长链非编码RNA XLOC_005009对食管鳞状细胞癌生物学特性的影响

Effect of lncRNA XLOC_005009 on biological properties of esophageal cancer cell

目的:探讨长链非编码RNA XLOC_005009基因对食管鳞状细胞癌(ESCC)的体外增殖、迁移、侵袭和细胞周期与细胞凋亡等生物学特性的影响。方法:收集2015-2016年河北医科大学第四医院肿瘤研究所57例ESCC患者手术切除的癌组织及癌旁组织标本。应用实时荧光定量PCR检测XLOC_005009基因在人ESCC细胞系Eca109、Kyse170与ESCC组织及其癌旁组织的表达,构建pc DNA3.1-XLOC_005009过表达质粒并转染Eca109、Kyse170细胞,应用MTS法、克隆形成实验、划痕实验、Transwell小室、流式细胞术分别检测转染前后细胞增殖、克隆形成、迁移、侵袭、细胞周期与凋亡的变化。结果:XLOC_005009 m RNA在食管癌组织中的表达明显低于癌旁组织(0.06±0.06 vs 0.21±0.19,P<0.05),且食管癌细胞XLOC_005009 m RNA表达亦均低于对照组(P<0.05)。转染过表达质粒的Eca109和Kyse170细胞XLOC_005009基因表达显著高于对照组(Eca109细胞:039±0.17 vs0.02±0.00;Kyse170细胞:0.35±0.08 vs 0.01±0.01,均P<0.05)。与对照组相比,XLOC_005009基因过表达Eca109和Kyse170细胞增殖能力细胞显著减弱(P<0.05);克隆形成率显著减少(P<0.05);穿膜细胞数显著减少[Eca109细胞:(146.40±34.47)vs(193.00±26.33);Kyse170细胞:(157.80±32.51)vs(269.00±29.89),均P<0.05];Eca109细胞迁移率无显著变化,Kyse170细胞迁移率明显减小(P<0.05);S期细胞比例增加,细胞凋亡影响不明显。结论:XLOC_005009低表达与食管癌的发生发展密切相关,XLOC_005009过表达可抑制食管癌细胞的体外增殖、侵袭与迁移能力。

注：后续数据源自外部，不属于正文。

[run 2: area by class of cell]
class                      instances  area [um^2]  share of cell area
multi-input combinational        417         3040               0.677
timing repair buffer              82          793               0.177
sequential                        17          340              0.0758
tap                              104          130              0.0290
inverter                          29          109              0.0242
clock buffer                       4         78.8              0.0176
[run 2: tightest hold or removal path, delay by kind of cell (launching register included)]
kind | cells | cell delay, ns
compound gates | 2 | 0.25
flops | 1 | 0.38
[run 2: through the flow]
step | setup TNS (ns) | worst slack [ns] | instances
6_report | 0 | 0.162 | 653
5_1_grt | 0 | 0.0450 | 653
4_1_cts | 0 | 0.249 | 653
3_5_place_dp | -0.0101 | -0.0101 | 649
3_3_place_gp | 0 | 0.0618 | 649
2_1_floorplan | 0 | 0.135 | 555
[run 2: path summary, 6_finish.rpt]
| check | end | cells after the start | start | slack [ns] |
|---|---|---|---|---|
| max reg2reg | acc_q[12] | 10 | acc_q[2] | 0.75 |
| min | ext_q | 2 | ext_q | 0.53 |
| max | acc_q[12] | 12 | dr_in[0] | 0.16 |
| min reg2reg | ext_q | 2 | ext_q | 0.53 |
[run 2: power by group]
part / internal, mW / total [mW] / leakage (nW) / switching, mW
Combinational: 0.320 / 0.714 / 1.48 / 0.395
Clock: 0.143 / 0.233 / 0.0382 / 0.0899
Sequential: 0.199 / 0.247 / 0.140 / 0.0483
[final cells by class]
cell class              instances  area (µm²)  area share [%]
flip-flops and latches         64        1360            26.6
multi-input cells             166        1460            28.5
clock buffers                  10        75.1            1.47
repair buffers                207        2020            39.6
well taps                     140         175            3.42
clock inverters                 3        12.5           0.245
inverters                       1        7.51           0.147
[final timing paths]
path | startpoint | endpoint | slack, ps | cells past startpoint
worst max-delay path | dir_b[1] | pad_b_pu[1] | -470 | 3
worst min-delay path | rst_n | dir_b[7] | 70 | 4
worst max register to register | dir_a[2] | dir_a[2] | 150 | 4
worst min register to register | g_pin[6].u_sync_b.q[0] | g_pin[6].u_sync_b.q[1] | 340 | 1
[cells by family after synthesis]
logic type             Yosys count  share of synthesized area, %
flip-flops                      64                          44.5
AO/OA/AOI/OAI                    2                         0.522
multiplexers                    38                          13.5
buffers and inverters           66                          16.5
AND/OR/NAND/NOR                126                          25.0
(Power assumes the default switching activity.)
### src/rtl/alu_bitwise.sv
// Bitwise AND / OR of two words; 'pick_or' selects OR.
// Assumes the caller gates the output for codes that do not use it.
module alu_bitwise #(
    parameter int W = 32
) (
    input  logic         pick_or,
    input  logic [W-1:0] x,
    input  logic [W-1:0] y,
    output logic [W-1:0] z
);
    // select between the two bitwise functions
    always_comb begin
        z = pick_or ? (x | y) : (x & y);
    end
endmodule

### src/rtl/alu_flags_unit.sv
// Top: add/subtract/AND/OR/signed less-than unit with zero, carry and
// overflow flags, all registered once. Assumes a single clock and a
// synchronous active-low reset; unused codes yield a zero result.
module alu_flags_unit #(
    parameter int W = 32
) (
    input  logic                          clk,
    input  logic                          rst_n,
    input  logic [W-1:0]                  op_a,
    input  logic [W-1:0]                  op_b,
    input  logic [alu_flags_pkg::OPW-1:0] op_code,
    output logic [W-1:0]                  res,
    output logic                          flag_zero,
    output logic                          flag_carry,
    output logic                          flag_ovf
);
    import alu_flags_pkg::*;

    localparam int MSB = W - 1;

    logic         do_sub;
    logic [W-1:0] arith_sum;
    logic         arith_cout;
    logic         arith_cmsb;
    logic         arith_ovf;
    logic [W-1:0] logic_out;
    logic [W-1:0] res_d;
    logic         carry_d;
    logic         ovf_d;

    // subtract path serves both subtract and the less-than test
    always_comb begin
        do_sub = (op_code == OP_SUB) || (op_code == OP_SLT);
    end

    alu_ripple_addsub #(.W(W)) u_addsub (
        .sub            (do_sub),
        .x              (op_a),
        .y              (op_b),
        .sum            (arith_sum),
        .carry_out      (arith_cout),
        .carry_into_msb (arith_cmsb)
    );

    alu_bitwise #(.W(W)) u_bitwise (
        .pick_or (op_code == OP_OR),
        .x       (op_a),
        .y       (op_b),
        .z       (logic_out)
    );

    // signed overflow from disagreeing carries at the sign bit
    always_comb begin
        arith_ovf = arith_cmsb ^ arith_cout;
    end

    // result and flag selection by operation code
    always_comb begin
        res_d   = '0;
        carry_d = 1'b0;
        ovf_d   = 1'b0;
        case (op_code)
            OP_ADD, OP_SUB: begin
                res_d   = arith_sum;
                carry_d = arith_cout;
                ovf_d   = arith_ovf;
            end
            OP_AND, OP_OR: begin
                res_d = logic_out;
            end
            OP_SLT: begin
                res_d   = {{(W-1){1'b0}}, arith_sum[MSB] ^ arith_ovf};
                carry_d = arith_cout;
                ovf_d   = arith_ovf;
            end
            default: begin
                res_d = '0;
            end
        endcase
    end

    // output register with synchronous reset
    always_ff @(posedge clk) begin
        if (!rst_n) begin
            res        <= '0;
            flag_zero  <= 1'b1;
            flag_carry <= 1'b0;
            flag_ovf   <= 1'b0;
        end else begin
            res        <= res_d;
            flag_zero  <= (res_d == '0);
            flag_carry <= carry_d;
            flag_ovf   <= ovf_d;
        end
    end
endmodule
File: config.mk
export PLATFORM = sky130hd
export DESIGN_NAME = flp_sequencer
export DESIGN_NICKNAME = d
export VERILOG_FILES = /design/src/rtl/flp_pkg.sv /design/src/rtl/flp_button_filter.sv /design/src/rtl/flp_interval_timer.sv /design/src/rtl/flp_sequence_ctrl.sv /design/src/rtl/flp_sequencer.sv
export SDC_FILE = /design/constraint.sdc
export NUM_CORES = 1
export LEC_CHECK = 0
export BUFFER_PORTS_ARGS = -buffer_cell sky130_fd_sc_hd__buf_2
export CORE_UTILIZATION = 50
export CTS_CLUSTER_DIAMETER = 100
export DETAILED_ROUTE_END_ITERATION = 6
export HOLD_SLACK_MARGIN = 0.1
export PLACE_DENSITY = 0.69
export SYNTH_ARGS = -nofsm -noshare
export SYNTH_HDL_FRONTEND = slang
export SYNTH_SLANG_ARGS = --single-unit
File: constraint.sdc
create_clock -name clk -period 2.6 [get_ports clk]
set_input_delay 0.13 -clock clk [delete_from_list [all_inputs] [get_ports clk]]
set_output_delay 0.13 -clock clk [all_outputs]
set_load 0.005 [all_outputs]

Objective： To explore effect of long non coding RNA （lonRNA） of XLOC_005009 gene on biological properties, proliferation, migration, invasion, cell cycle and apoptosis in vitro, of esophageal cancer cell. Methods：The surgically resected cancer and para-cancerous tissues of 25 patients with esophageal cancer who hospitalized in the Tumor Institute of the 4 th Hospital of Hebei Medical University during 2015 to 2016 were collected. Expressions of XLOC_005009 gene in human esophageal cancer Eca109 and Kyse170 line cells, the esophageal cancer and para- cancerous tissues were detected by RT-PCR. pcDNA3.1-XLOC_005009 over-expression plasmid was structured and transfected into the Eca109 and Kyse170 cells. MTS , colony forming, scratching, Transwell chamber and flow cytometry assays were used respectively to check proliferation, cloning efficiency, migration, invasion, cell cycle and apoptosis of the cells, before and after transfection of the over-expression plasmid. Results： Expression of XLOC_005009 mRNA in the esophageal cancer tissue was obviously lower than that in the para-cancerous normal tissue （0.06±0.06 vs 0.21±0.19, P〈0.05）, and expressions of XLOC_005009 mRNA in the esophageal cancer cells were all lower than that in the control group. In the Eca109 and Kyse170 cells transfected with the over-expression plasmid, expressions of XLOC_005009 gene were higher than those in the control groups （Eca109 cell： 039±0.17 vs 0.02±0.00; Kyse170 cell： 0.35±0.08 vs 0.01±0.01, all P〈0.05）. And comparing with the control group, proliferation abilities of the Eca109 and Kyse170 cells with over-expression of XLOC_005009 gene were significantly weakened （P〈0.05）, their cloning efficiency evidently reduced, transmembrane cell numbers of the cells remarkably decreased （Eca109 cell： 146.40±34.47 vs 193.00±26.33; Kyse170 cell：157.80±32.51 vs 269.00±29.89, all P〈0.05）, migration efficiency of the Eca109 cell didn’t markly change, but that of the Kyse170 cell obviously reduced; S phase cell ra- tio of the cells increased; effecting on apoptosis of the cells was not obvious. Conclusion： Low-expression of XLOC_005009 might be closely related to occurrence and development of the esophageal cancer. Over-expression of XLOC_005009 could inhibit proliferation, invasion and migration in vitro of the esophageal cancer cells.